Emergent U(1) gauge theory with fractionalized boson/fermion from the bose condensation of exciton in multi-band insulator

TL;DR

This paper demonstrates how fractionalized particles and emergent U(1) gauge fields can arise from exciton Bose condensation in multi-band insulators, revealing new phases with dynamic particle statistics and gauge structures.

Contribution

It introduces a unified model showing emergent U(1) gauge theories with fractionalized bosons or fermions, depending on coupling constants, and provides two consistent theoretical descriptions.

Findings

Emergent U(1) gauge theory from exciton condensates.

Fractionalized particles with dynamically determined statistics.

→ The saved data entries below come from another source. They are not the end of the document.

### src/rtl/exc_pkg.sv
// exc_pkg: shared definitions for the exception request controller.
//   state_t      - controller FSM states (IDLE, REQ, SERVICE)
//   EST_*        - EStatus cause codes
//   N_IRQ_MAX    - largest supported number of external interrupt lines
package exc_pkg;

    localparam int N_IRQ_MAX = 8;

    typedef enum logic [1:0] {
        ST_IDLE    = 2'd0,
        ST_REQ     = 2'd1,
        ST_SERVICE = 2'd2
    } state_t;

    localparam logic [3:0] EST_NONE     = 4'h0;
    localparam logic [3:0] EST_BADOP    = 4'h1;
    localparam logic [3:0] EST_IRQ_BASE = 4'h8;

    // Cause code for an external line: IRQ i reports 4'h8 + i.
    function automatic logic [3:0] irq_code(input int idx);
        return EST_IRQ_BASE | 4'(idx);
    endfunction

endpackage

### src/rtl/exc_ctrl_irq_sync.sv
// irq_sync: brings one asynchronous interrupt line into the clk domain
// through two flops, then flags a rising edge for one cycle.
//   clk       in   system clock
//   reset     in   asynchronous active-low reset
//   irq_async in   raw external interrupt line
//   rise      out  one-cycle pulse after a synchronised 0->1 transition
module irq_sync (
    input  logic clk,
    input  logic reset,
    input  logic irq_async,
    output logic rise
);

    logic sync1_reg;
    logic sync2_reg;
    logic prev_reg;

    always_ff @(posedge clk or negedge reset) begin
        if (!reset) begin
            sync1_reg <= 1'b0;
            sync2_reg <= 1'b0;
            prev_reg  <= 1'b0;
        end else begin
            sync1_reg <= irq_async;
            sync2_reg <= sync1_reg;
            prev_reg  <= sync2_reg;
        end
    end

    // Only sync2 and its delayed copy are compared, so sync1 (possibly
    // metastable) never feeds logic directly.
    assign rise = sync2_reg & ~prev_reg;

endmodule

### src/rtl/exc_ctrl.sv
// exc_ctrl: initiating side of the Exc/ExcAck/ERet exception handshake.
// Collects external interrupt edges and the invalid-opcode flag into a
// pending register, picks the highest-priority selectable cause, raises Exc
// with the cause in EStatus, and blocks further requests until ERET.
//   clk        in   system clock
//   reset      in   asynchronous active-low reset
//   ExtIRQ     in   asynchronous external interrupt lines (rising edge = request)
//   IrqMask    in   1 = line masked (edges still latch pending)
//   BadOpcode  in   decoder invalid-instruction flag
//   ExcAck     in   exception unit has reached the vector
//   ERet       in   ERET retiring this cycle
//   Exc        out  exception request
//   EStatus    out  cause code of current/last request
//   InService  out  handler running
//   Pending    out  pending bits: [0] BadOpcode, [i+1] ExtIRQ[i]
module exc_ctrl
    import exc_pkg::*;
#(
    parameter int N_IRQ = 4
) (
    input  logic             clk,
    input  logic             reset,
    input  logic [N_IRQ-1:0] ExtIRQ,
    input  logic [N_IRQ-1:0] IrqMask,
    input  logic             BadOpcode,
    input  logic             ExcAck,
    input  logic             ERet,
    output logic             Exc,
    output logic [3:0]       EStatus,
    output logic             InService,
    output logic [N_IRQ:0]   Pending
);

    localparam int NP = N_IRQ + 1;

    state_t          state_reg, state_next;
    logic [3:0]      est_reg, est_next;
    logic [NP-1:0]   cause_reg, cause_next;    // one-hot pending bit of the request
    logic [NP-1:0]   pending_reg, pending_next;
    logic [N_IRQ-1:0] irq_rise;
    logic [NP-1:0]   selectable;
    logic [NP-1:0]   pend_clr;
    logic [3:0]      pick_code;
    logic [NP-1:0]   pick_onehot;

    genvar gi;
    generate
        for (gi = 0; gi < N_IRQ; gi++) begin : g_sync
            irq_sync u_sync (
                .clk       (clk),
                .reset     (reset),
                .irq_async (ExtIRQ[gi]),
                .rise      (irq_rise[gi])
            );
        end
    endgenerate

    // Bit 0 (invalid opcode) cannot be masked.
    assign selectable = pending_reg & {~IrqMask, 1'b1};

    // Priority: scan from the highest index down so the lowest set bit is
    // the last to overwrite, then let the invalid opcode override.
    always_comb begin
        pick_code   = EST_NONE;
        pick_onehot = '0;
        for (int i = N_IRQ; i >= 1; i--) begin
            if (selectable[i]) begin
                pick_code      = irq_code(i - 1);
                pick_onehot    = '0;
                pick_onehot[i] = 1'b1;
            end
        end
        if (selectable[0]) begin
            pick_code   = EST_BADOP;
            pick_onehot = '0;
            pick_onehot[0] = 1'b1;
        end
    end

    always_comb begin
        state_next = state_reg;
        est_next   = est_reg;
        cause_next = cause_reg;
        pend_clr   = '0;
        case (state_reg)
            ST_IDLE: begin
                if (|selectable) begin
                    state_next = ST_REQ;
                    est_next   = pick_code;
                    cause_next = pick_onehot;
                end
            end
            ST_REQ: begin
                // The request is held regardless of later mask changes.
                if (ExcAck) begin
                    pend_clr   = cause_reg;
                    state_next = ST_SERVICE;
                end
            end
            ST_SERVICE: begin
                if (ERet) begin
                    state_next = ST_IDLE;
                end
            end
            default: state_next = ST_IDLE;
        endcase
        // New events win over an acknowledge of the same bit.
        pending_next = (pending_reg & ~pend_clr) | {irq_rise, BadOpcode};
    end

    always_ff @(posedge clk or negedge reset) begin
        if (!reset) begin
            state_reg   <= ST_IDLE;
            est_reg     <= EST_NONE;
            cause_reg   <= '0;
            pending_reg <= '0;
        end else begin
            state_reg   <= state_next;
            est_reg     <= est_next;
            cause_reg   <= cause_next;
            pending_reg <= pending_next;
        end
    end

    assign Exc       = (state_reg == ST_REQ);
    assign InService = (state_reg == ST_SERVICE);
    assign EStatus   = est_reg;
    assign Pending   = pending_reg;

endmodule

Two complementary descriptions of fractionalization via phase space constraints and world line pictures.

Abstract

Fractionalized phases are studied in a low energy theory of exciton bose condensate in a multi-band insulator. It is shown that U(1) gauge theory with either fractionalized boson or fermion can emerge out of a single model depending on the coupling constants. Both the statistics and spin of the fractionalized particles are dynamically determined, satisfying the spin-statistics theorem in the continuum limit. We present two mutually consistent descriptions for the fractionalization. In the first approach, it is shown that fractionalized degree of freedom emerges from reduced phase space constrained by strong interaction and that the U(1) gauge field arises as a collective excitation of the low energy modes. In the second approach, complimentary descriptions are provided for the fractionalization based on world line picture of the original excitons. The emergent gauge structure is identified from the fluctuating web of exciton world lines which, in turn, realizes the string net condensation in a space-time picture.